Horseshoe regression implementation with brms

I have recently learned about horseshoe regression as an attractive alternative to PLSR for problems with many predictors. In my case I have a hyperspectral dataset with many (over 2k) spectral bands. I have attempted to start fitting a model using brms

set_prior(horseshoe(df = 1, scale_slab=2.5))
fit <- brm(Y~., family = gaussian() , data =data2)

however in addition to spectral information, I have additional information such as sampling day, as well as the varietal of each plant I sampled and the ID of the sensor used to measure the response I’m modeling. I want to include these variables in the model, but have the following questions (forgive me if they are silly questions):

  1. Is there a reason to set different priors on my non spectral covariates? e.g normal(0, 1)

and

  1. Is there a way to include varietal and machine ID as random effects in such a model? Would it be as simple as adding them to the model as if this were a standard linear regression i.e. + (1 | varietal) + ( 1 | machine), or is there a particular principled way to do this in horseshoe regression?
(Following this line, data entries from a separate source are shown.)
### src/rtl/window_buffer_2d_pkg.sv
// hog_window_pkg: shared types and helpers for the 2D sliding-window generator.
//   state_t     - window generator phase (line buffers filling / windows streaming)
//   cnt_width   - bit width of a counter or address covering 0..n-1 (minimum 1)
//   win_offset  - bit offset of window element (r,c) in the flattened window bus
package hog_window_pkg;

  typedef enum logic {
    S_FILL,
    S_STREAM
  } state_t;

  function automatic int unsigned cnt_width(input int unsigned n);
    return (n <= 1) ? 1 : int'($clog2(n));
  endfunction

  function automatic int unsigned win_offset(input int unsigned r,
                                             input int unsigned c,
                                             input int unsigned kw,
                                             input int unsigned dw);
    return (r * kw + c) * dw;
  endfunction

endpackage

### src/rtl/window_buffer_2d_line_buffer.sv
// line_buffer: one image row of pixel storage with a single address port.
// The read is asynchronous, so during a write cycle rd_data still shows the
// word being replaced (read-before-write). Contents are never reset.
//   clk     - clock
//   we      - write enable (pixel handshake)
//   addr    - column address, shared by read and write
//   wr_data - word written at addr on the rising edge when we=1
//   rd_data - word currently stored at addr
module line_buffer
  import hog_window_pkg::*;
#(
  parameter int unsigned DATA_WIDTH = 8,
  parameter int unsigned DEPTH      = 64
) (
  input  logic                          clk,
  input  logic                          we,
  input  logic [cnt_width(DEPTH)-1:0]   addr,
  input  logic [DATA_WIDTH-1:0]         wr_data,
  output logic [DATA_WIDTH-1:0]         rd_data
);

  logic [DATA_WIDTH-1:0] mem [DEPTH];

  always_ff @(posedge clk) begin
    if (we) begin
      mem[addr] <= wr_data;
    end
  end

  assign rd_data = mem[addr];

endmodule

### src/rtl/window_buffer_2d.sv
// window_buffer_2d: streaming KERNEL_H x KERNEL_W sliding-window generator.
// Accepts a raster-order pixel stream and emits one window per accepted pixel
// once the window lies fully inside the image (no row straddling).
//   clk, rst   - clock and synchronous active-high reset
//   in_data    - pixel, raster order
//   in_valid   - pixel present
//   in_ready   - pixel accepted when in_valid && in_ready
//   out_data   - window, element (r,c) at [(r*KERNEL_W+c)*DATA_WIDTH +: DATA_WIDTH],
//                r=0 oldest row, c=0 leftmost column (newest pixel in the MSBs)
//   out_valid  - window present
//   out_ready  - downstream accepts window
//   out_last   - window whose newest pixel is the last pixel of the frame
module window_buffer_2d
  import hog_window_pkg::*;
#(
  parameter int unsigned DATA_WIDTH = 8,
  parameter int unsigned KERNEL_W   = 3,
  parameter int unsigned KERNEL_H   = 3,
  parameter int unsigned IMG_W      = 64,
  parameter int unsigned IMG_H      = 64
) (
  input  logic                                     clk,
  input  logic                                     rst,
  input  logic [DATA_WIDTH-1:0]                    in_data,
  input  logic                                     in_valid,
  output logic                                     in_ready,
  output logic [DATA_WIDTH*KERNEL_W*KERNEL_H-1:0]  out_data,
  output logic                                     out_valid,
  input  logic                                     out_ready,
  output logic                                     out_last
);

  localparam int unsigned CW = cnt_width(IMG_W);
  localparam int unsigned RW = cnt_width(IMG_H);
  localparam logic [CW-1:0] COL_MAX = CW'(IMG_W - 1);
  localparam logic [RW-1:0] ROW_MAX = RW'(IMG_H - 1);
  localparam bit MULTI_ROW = (KERNEL_H > 1);
  // Last row that only fills the line buffers.
  localparam logic [RW-1:0] FILL_LAST_ROW = RW'(MULTI_ROW ? KERNEL_H - 2 : 0);
  localparam state_t S_INIT = MULTI_ROW ? S_FILL : S_STREAM;

  state_t          state;
  state_t          state_nxt;
  logic [CW-1:0]   col;
  logic [RW-1:0]   row;
  logic            hs;
  logic            col_ok;
  logic            eligible;
  logic            row_end;
  logic            frame_end;

  logic [DATA_WIDTH-1:0] new_col [KERNEL_H];
  logic [DATA_WIDTH-1:0] win     [KERNEL_H][KERNEL_W];

  // ---------------------------------------------------------------- control
  assign row_end   = (col == COL_MAX);
  assign frame_end = row_end && (row == ROW_MAX);

  if (KERNEL_W > 1) begin : g_col_chk
    assign col_ok = (col >= CW'(KERNEL_W - 1));
  end else begin : g_col_any
    assign col_ok = 1'b1;
  end

  // State register
  always_ff @(posedge clk) begin
    if (rst) begin
      state <= S_INIT;
    end else begin
      state <= state_nxt;
    end
  end

  // Next-state logic
  always_comb begin
    state_nxt = state;
    case (state)
      S_FILL: begin
        if (hs && row_end && (row == FILL_LAST_ROW)) begin
          state_nxt = S_STREAM;
        end
      end
      S_STREAM: begin
        if (hs && frame_end && MULTI_ROW) begin
          state_nxt = S_FILL;
        end
      end
      default: state_nxt = S_INIT;
    endcase
  end

  // Output/handshake decode
  always_comb begin
    in_ready = out_ready || !out_valid;
    hs       = in_valid && in_ready;
    eligible = (state == S_STREAM) && col_ok;
  end

  // Raster counters and the single-stage output register flags
  always_ff @(posedge clk) begin
    if (rst) begin
      col       <= '0;
      row       <= '0;
      out_valid <= 1'b0;
      out_last  <= 1'b0;
    end else begin
      if (in_ready) begin
        out_valid <= hs && eligible;
        out_last  <= hs && eligible && frame_end;
      end
      if (hs) begin
        if (row_end) begin
          col <= '0;
          row <= (row == ROW_MAX) ? '0 : row + 1'b1;
        end else begin
          col <= col + 1'b1;
        end
      end
    end
  end

  // ----------------------------------------------------------- line buffers
  // Buffer k holds the row k+1 above the incoming one: buffer 0 is written
  // with the new pixel, each later buffer with the word its predecessor is
  // about to lose, so the whole column shifts up one row per handshake.
  if (MULTI_ROW) begin : g_lines
    logic [DATA_WIDTH-1:0] lb_rd [KERNEL_H-1];

    for (genvar k = 0; k < KERNEL_H - 1; k++) begin : g_lb
      logic [DATA_WIDTH-1:0] wr;

      if (k == 0) begin : g_head
        assign wr = in_data;
      end else begin : g_tail
        assign wr = lb_rd[k-1];
      end

      line_buffer #(
        .DATA_WIDTH (DATA_WIDTH),
        .DEPTH      (IMG_W)
      ) u_line (
        .clk     (clk),
        .we      (hs),
        .addr    (col),
        .wr_data (wr),
        .rd_data (lb_rd[k])
      );

      assign new_col[KERNEL_H-2-k] = lb_rd[k];
    end
  end

  assign new_col[KERNEL_H-1] = in_data;

  // ------------------------------------------------------ window shift reg
  always_ff @(posedge clk) begin
    if (rst) begin
      for (int unsigned r = 0; r < KERNEL_H; r++) begin
        for (int unsigned c = 0; c < KERNEL_W; c++) begin
          win[r][c] <= '0;
        end
      end
    end else if (hs) begin
      for (int unsigned r = 0; r < KERNEL_H; r++) begin
        for (int unsigned c = 0; c + 1 < KERNEL_W; c++) begin
          win[r][c] <= win[r][c+1];
        end
        win[r][KERNEL_W-1] <= new_col[r];
      end
    end
  end

  // The shift register only moves on a handshake, which cannot happen while
  // a window is stalled, so it doubles as the output data register.
  always_comb begin
    out_data = '0;
    for (int unsigned r = 0; r < KERNEL_H; r++) begin
      for (int unsigned c = 0; c < KERNEL_W; c++) begin
        out_data[win_offset(r, c, KERNEL_W, DATA_WIDTH) +: DATA_WIDTH] = win[r][c];
      end
    end
  end

endmodule

### config.mk
export PLATFORM = sky130hd
export DESIGN_NAME = window_buffer_2d
export DESIGN_NICKNAME = d
export VERILOG_FILES = /design/src/rtl/window_buffer_2d_pkg.sv /design/src/rtl/window_buffer_2d_line_buffer.sv /design/src/rtl/window_buffer_2d.sv
export SDC_FILE = /design/constraint.sdc
export NUM_CORES = 1
export LEC_CHECK = 0
export ABC_AREA = 1
export CORE_UTILIZATION = 63
export DETAILED_ROUTE_END_ITERATION = 10
export GPL_TIMING_DRIVEN = 0
export PLACE_DENSITY_LB_ADDON = 0.05
export SLEW_MARGIN = 25
export SYNTH_ARGS = -nofsm -noshare
export SYNTH_HDL_FRONTEND = slang
export SYNTH_SLANG_ARGS = --single-unit
### constraint.sdc
create_clock -name clk -period 5 [get_ports clk]
set_input_delay 0.75 -clock clk [delete_from_list [all_inputs] [get_ports clk]]
set_output_delay 0.75 -clock clk [all_outputs]
set_load 0.03 [all_outputs]
==> results of run 1 <==
-- per-layer routing --
layer  share of wire  vias up  wire length, um
met1            0.35    15367            50800
met2            0.46     2323            66900
met3            0.11      504            16500
met5         0.00012        -               18
li1                -    13853                -
met4           0.081        2            11800
-- per-stage QoR --
step / util / total power [mW]
finish: 0.748 / 27.5
CTS: 0.748 / 27.3
global route: 0.748 / 28.3
detailed placement: 0.696 / 19.2
global placement: 0.669 / 18.9
floorplan: - / 15.9
-- cell type report --
cell class,count,area (sq um),share of cell area
multi-input cells,2374,10700,0.203
inverters,85,324,0.00616
repair buffers,147,2240,0.0425
clock inverters,64,719,0.0137
clock buffers,144,2900,0.0551
well taps,940,1180,0.0223
flip-flops and latches,1117,33300,0.633
plain buffers,229,1270,0.0241
-- power groups by stage --
| stage | clock network (mW) | logic (mW) | registers [mW] |
|---|---|---|---|
| after global placement | 0 | 7.10 | 11.8 |
| after detailed placement | 0 | 7.60 | 11.6 |
| after global routing | 8.70 | 8.24 | 11.4 |
| after floorplan | 0 | 4.21 | 11.7 |
| final | 8.37 | 7.81 | 11.4 |
| after CTS | 8.34 | 7.64 | 11.4 |
-- registers in the layout, indices dropped and copies added, names as in the netlist, named ones only --
register	flops
out_valid	1
col	6
state	1
g_lines.g_lb.u_line.mem	1024
win	72
out_last	1
row	6
-- cell usage after synthesis --
cell type	n
buf_4	35
a211oi_1	1
nor3b_1	2
a21oi_1	27
nand4_2	1
o21ai_0	3
o22ai_1	1
clkbuf_1	44
edfxtp_1	1096
ha_1	4
buf_1	29
nor3_1	8
buf_6	20
nor4_1	2
nand2_1	1313
o32ai_1	2
inv_1	81
clkinv_4	1
buf_2	101
nand4_1	1
nand3_1	873
inv_2	3
nor2_4	1
dfxtp_1	21
nor2_1	135
-- worst min-delay path by stage --
stage	end	depth (start not counted)	start
after floorplan	out_last$_SDFFE_PP0N_	2	row[5]$_SDFFE_PP0P_
after global placement	out_last$_SDFFE_PP0N_	2	row[5]$_SDFFE_PP0P_
after detailed placement	out_last$_SDFFE_PP0N_	2	row[5]$_SDFFE_PP0P_
after CTS	g_lines.g_lb[0].u_line.mem[60][7]$_DFFE_PP_	1	in_data[7]
after global routing	g_lines.g_lb[0].u_line.mem[60][7]$_DFFE_PP_	1	in_data[7]
final	g_lines.g_lb[0].u_line.mem[60][7]$_DFFE_PP_	1	in_data[7]
-- worst max-delay path, delay by kind of cell --
family                 cells  cell delay [ns]
buffers and inverters      2             0.50
and+or+nand+nor            5             2.53
-- logic make-up (layout without fill, tap and decap cells) --
family,count (synthesis),after routing,share of synthesized area
AOI/OAI and AO/OA,34,34,0.00403
DFF,1117,1117,0.740
adders and majority gates,4,4,0.00111
buffers and inverters,314,669,0.0353
and+or+nand+nor,2336,2336,0.220
==> out/summary.txt, run 1 <==
Status -> completed
Tmin final -> 3.49 ns
Mapped Area -> 0.0451 sq mm
Synth warn -> 0
Most frequent cells in the layout -> 1304 x nand2_1, 1096 x edfxtp_1, 873 x nand3_1, 111 x clkbuf_16, 101 x buf_2
Die height -> 269 um
Setup Total Neg Slack -> 0 ns
Hpwl dp -> 99000 um
Die Footprint -> 0.0726 sq mm
Final std cells w/o fill -> 5100
Routed wire length -> 146000 um
Die width -> 269 um
Clock power share -> 0.304
Setup CP Type -> in -> reg
Period utilization -> 0.698
DRC -> 0
Total instance count after detailed placement -> 4892
F_max -> 287 MHz
Clk_lat worst skew -> 0.70 ns
Fillcell total -> 4530
Synth Register Bits -> 1117
Grt peak-use layer -> met2
Synth top area share -> 0.730
Final WS setup -> 1.51 ns
Maximum number of pins on one net before global-route repair -> 59
Number of global-route vias before repair -> 30.4k
Psw -> 9.38 mW
Crit path capture type -> flop
CP max stage cell -> nor2_4
Met1 Resource Use GR -> 0.529
Placement Rows -> 97
P_leak -> 19.0 nW
Commonest non-fill, non-tap cell in the layout -> nand2_1
Switching share of total power -> 0.340
Mapped Cells -> 3805
RD Place Congestion -> 0.997
CP Launch Point -> out_ready
Initial drt markers -> 4672
Clock root buffer -> clkbuf_16
CP Launch Type -> input port
CTS Hold Bufs -> 0
Area of the core -> 0.0704 sq mm
Critical-path cell list -> clkdlybuf4s50_1, inv_1, nand2_1, nand2_1, nor2_1, nand3_1, nor2_4
Internal Power -> 18.2 mW
Dominant cells by area after synthesis -> edfxtp_1 73%, nand2_1 11%, nand3_1 9.7%
First-pass GRT wire length -> 207000 um
P per Cell Area -> 523 mW/mm^2
DP Area -> 0.0490 sq mm
CTS tree -> built
Met3 layer usage reported by global route -> 0.0715
Logic pwr share -> 0.284
M2 GR Usage -> 0.629
HP Class -> in -> reg
I/O pin count -> 87
Final hold violation count -> 0
Avg Inst Size Synth -> 11.8 sq um
Worst path most repeated cell -> nand2_1
Remaining antenna violation count -> 0
Clock Skew -> 0.0311 ns
Final #Nets -> 4080
Clock tree sinks -> 1117
Antenna Cells -> 0
Slew Limit Fails -> 0
Slowest cell delay on critical path -> 0.95 ns
Max_cap viols -> 0
Total nets after synthesis -> 3821
Synth area leader -> edfxtp_1
Crit Path Max Fanout -> 16
Worst slack at placement -> 0.920 ns
Largest vdd supply drop -> 0.455 mV
Synth cell types -> 25
Share of cells above drive strength 1 -> 0.110
Register area share after synthesis -> 0.740
Initial antenna violation count -> 2
Initial Util -> 0.640
Post-CTS Setup Inserts -> 0
Critical path required time -> 5.32 ns
Syn-to-layout area delta -> 16.8%
Worst-margin pin slew -> 1.07 ns
RSZ-0062 raised after global routing -> no
CP arrival -> 3.81 ns
Worst r2r dst -> g_lines.g_lb[1].u_line.mem[24][1]$_DFFE_PP_
Final Cell Area -> 0.0526 sq mm
CTS Buf Count -> 110
Reg2Reg Depth -> 9
Via/cell ratio -> 6.28
Gr usage total -> 0.405
Critical Path End -> g_lines.g_lb[1].u_line.mem[6][3]$_DFFE_PP_
Final setup fails -> 0
Total congestion overflow -> 0
FF-to-FF setup slack -> 1.61 ns
Wire length per cell -> 28.6 um
Cts repair resizes -> 0
I/O Buffers -> 86
Final hold slack -> 0.391 ns
Largest buffer count on any clock path -> 3
H-tree depth -> 3
Max_slew headroom -> 0.285
Clk slew on worst S/H paths -> 0.06 ns
Via count -> 32.0k
Flop pwr share -> 0.412
Drt first pass iters -> 7
(Power assumes the default switching activity.)
==> run 2: changes to the inputs <==
Settings changed: CORE_UTILIZATION 63 to 62.
Clock period 5 ns to 3.4 ns, I/O delays scaled along.
==> run 2 against run 1 <==
  * Die area grew 1.6%
  * Via count down 0.15%
  * Utilization shrank 1.2 points
  * Clock skew grew 0.012 ns
  * Highest routed layer is now met4
  * Critical path type is now reg -> reg
  * Final area is 0.33% higher
==> out/summary.txt, run 2 (same netlist as run 1, synthesis figures left out) <==
Status -> completed (unchanged)
Largest vdd supply drop -> 0.604 mV (was 0.455 mV)
Period utilization -> 0.970
I/O Buffers -> 86 (unchanged)
Biggest register -> g_lines.g_lb.u_line.mem (unchanged)
Area of the core -> 0.0717 sq mm (was 0.0704 sq mm)
P_leak -> 19.1 nW (was 19.0 nW)
Die height -> 272 um (was 269 um)
First-pass GRT wire length -> 207000 um (about the same)
Remaining antenna violation count -> 0 (unchanged)
Final core occ -> 0.736 (was 0.748)
Critical path required time -> 3.81 ns (was 5.32 ns)
Most frequent cells in the layout -> 1304 x nand2_1, 1096 x edfxtp_1, 873 x nand3_1, 111 x clkbuf_16, 101 x buf_2 (unchanged)
Clock Skew -> 0.0430 ns (was 0.0311 ns)
Initial drt markers -> 4552 (was 4672)
CTS Hold Bufs -> 0 (unchanged)
Wire length per cell -> 29.0 um (was 28.6 um)
Final #Nets -> 4088 (was 4080)
Total congestion overflow -> 0 (unchanged)
Hpwl dp -> 102000 um (was 99000 um)
RD Place Congestion -> 1.01 (was 0.997)
Final hold slack -> 0.164 ns (was 0.391 ns)
P per Cell Area -> 763 mW/mm^2 (was 523 mW/mm^2)
Routed wire length -> 148000 um (was 146000 um)
CP arrival -> 3.71 ns (was 3.81 ns)
Crit path capture type -> flop (unchanged)
Gr usage total -> 0.404 (was 0.405)
Initial Util -> 0.628 (was 0.640)
Max reg flops -> 1024 (unchanged)
Final Cell Area -> 0.0528 sq mm (was 0.0526 sq mm)
Setup CP Type -> reg -> reg (was in -> reg)
Largest buffer count on any clock path -> 3 (unchanged)
Placement Rows -> 98 (was 97)
DRC -> 0 (unchanged)
Clk_lat worst skew -> 0.71 ns (was 0.70 ns)
Worst-margin pin slew -> 1.03 ns (was 1.07 ns)
HP Class -> in -> reg (unchanged)
Die width -> 272 um (was 269 um)
Die Footprint -> 0.0738 sq mm (was 0.0726 sq mm)
Fillcell total -> 4808 (was 4530)
Drt first pass iters -> 8 (was 7)
Clk slew on worst S/H paths -> 0.06 ns (about the same)
Share of cells above drive strength 1 -> 0.111 (was 0.110)
Initial antenna violation count -> 0 (was 2)
Biggest registers after layout -> g_lines.g_lb.u_line.mem x1024, win x72 (unchanged)
RSZ-0062 raised after global routing -> no (unchanged)
Max_slew headroom -> 0.314 (was 0.285)
CP Launch Type -> flop (was input port)
Clock tree sinks -> 1117 (unchanged)
Tmin final -> 3.30 ns
Via/cell ratio -> 6.25 (was 6.28)
Max_cap viols -> 0 (unchanged)
Clock root buffer -> clkbuf_16 (unchanged)
Via count -> 32.0k (about the same)
CTS tree -> built (unchanged)
Syn-to-layout area delta -> 17.2% (was 16.8%)
Commonest non-fill, non-tap cell in the layout -> nand2_1 (unchanged)
Setup Total Neg Slack -> 0 ns (unchanged)
F_max -> 303 MHz
Crit Path Max Fanout -> 36 (was 16)
Slew Limit Fails -> 0 (unchanged)
I/O pin count -> 87 (unchanged)
DP Area -> 0.0492 sq mm (was 0.0490 sq mm)
Final hold violation count -> 0 (unchanged)
Overall power -> 40.3 mW (was 27.5 mW)
Maximum number of pins on one net before global-route repair -> 55 (was 59)
Final setup fails -> 0 (unchanged)
CTS Buf Count -> 110 (unchanged)
H-tree depth -> 3 (unchanged)
Number of global-route vias before repair -> 29.8k (was 30.4k)
[run 2: cell count changes in the layout (fill, tap and decap cells not counted), sizes merged]
cell,delta
buf,+8
bufinv,-4
diode,+2
clkinvlp,-3
clkinv,+14
clkbuf,-8
[run 2: path summary, 6_finish.rpt]
path | depth (start not counted) | endpoint | from | slack [ns]
worst min-delay path | 1 | g_lines.g_lb[0].u_line.mem[24][2]$_DFFE_PP_ | in_data[2] | 0.16
worst min register to register | 2 | out_last$_SDFFE_PP0N_ | row[5]$_SDFFE_PP0P_ | 0.51
worst max register to register | 11 | g_lines.g_lb[1].u_line.mem[4][3]$_DFFE_PP_ | flop | 0.10
worst max-delay path | 11 | g_lines.g_lb[1].u_line.mem[4][3]$_DFFE_PP_ | flop | 0.10
[run 2: power by group]
group | total [mW] | internal, mW | switching (mW)
Sequential | 16.7 | 16.6 | 0.0892
Clock | 12.1 | 6.79 | 5.26
Combinational | 11.5 | 3.02 | 8.52
[run 2: metrics by stage]
stage                     setup slack [ns]  cells
after floorplan                      0.232   3805
after global placement               -2.32   4841
after detailed placement            -0.418   4910
after CTS                            0.142   5117
after global routing                0.0565   5117
final                                0.103   5119
[run 2: metal layers]
metal / global-route usage / wire length, um
met1: 0.528 / 51400
met2: 0.621 / 67800
met3: 0.0759 / 17500
met4: 0.273 / 11500
met5: 0 / 0
[run 2: worst max-delay path: stages, from the launching register on]
cell,delay [ns]
dfxtp_1,0.32
buf_2,0.23
buf_4,0.30
clkbuf_1,0.52
nand3_1,0.20
nand3_1,0.26
nand2_1,0.09
nand2_1,0.12
nand3_1,0.14
nand3_1,0.23
nand2_4,0.26
buf_12,0.27
[run 2: timing repair]
item	4_1_cts	5_1_grt
gates resized for setup	0	2
buffers inserted	0	0
setup endpoints to repair	0	28
[run 2: area by class of cell]
type,count,area (sq um),share of cell area
diodes,2,5.00,0.0000948
plain buffers,229,1270,0.0240
clock buffers,136,2870,0.0544
clock inverters,71,683,0.0129
inverters,85,324,0.00614
multi-input cells,2374,10700,0.202
flip-flops and latches,1117,33300,0.631
well taps,950,1190,0.0225
repair buffers,155,2460,0.0465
If you don’t think these covariates are as likely to be sparse as the spectral covariates, then you’d want a less strongly regularizing prior.

There’s nothing wrong with what you have here. It encodes the assumption that varietal and machine have non-sparse effects. Note that you would lose the sparsity of the spectral coefficients if you used random slopes for these covariates; in that case you would assume that the means are sparse but that the group-level effects are not.

1 Like

Much appreciated!

I have a follow up question regarding implementation. I’m slightly confused by the nonlinear syntax in brms. In order to have both the random effects and have only a subset of covariates have different priors, is the proper syntax

wavelengths <- as.formula(paste0("a ~ ", paste0("wavelength.", 350:2500, collapse = " + ")))

fit3 <- brm(
  bf(Brix.Value ~ a + b + (1 | Tree.Species) + ( 1 | Machine), nl = TRUE) +
    lf(a ~  wavelengths, center = TRUE) +
    lf(b ~ 0 + Day, cmc = FALSE), 
  prior = 
    set_prior(horseshoe(df = 1, scale_slab=2.5), class = "b", nlpar = "a") +
    set_prior("normal(0,.5)", class = "b", nlpar = "b"),
  family = Beta(link = "logit"), data =data2,
  iter = 4000, save_pars = save_pars(all = TRUE),
  backend = "cmdstanr")

Or

wavelengths <- as.formula(paste0("a ~ ", paste0("wavelength.", 350:2500, collapse = " + "), "+(1 | Tree.Species) + ( 1 | Machine)"))

fit3 <- brm(
  bf(Brix.Value ~ a + b, nl = TRUE) +
    lf(a ~  wavelengths, center = TRUE) +
    lf(b ~ 0 + Day + (1 | Tree.Species) + ( 1 | Machine), cmc = FALSE), 
  prior = 
    set_prior(horseshoe(df = 1, scale_slab=2.5), class = "b", nlpar = "a") +
    set_prior("normal(0,.5)", class = "b", nlpar = "b"),
  family = Beta(link = "logit"), data =data2,
  iter = 4000, save_pars = save_pars(all = TRUE),
  backend = "cmdstanr")

And finally, what is the consequence of , center = TRUE in this case? My first few experiments with this model lead to a large number of divergences. Would setting center = FALSE help with this? Or is there a better way to reduce divergences when working with horseshoe priors aside from increasing adapt_delta?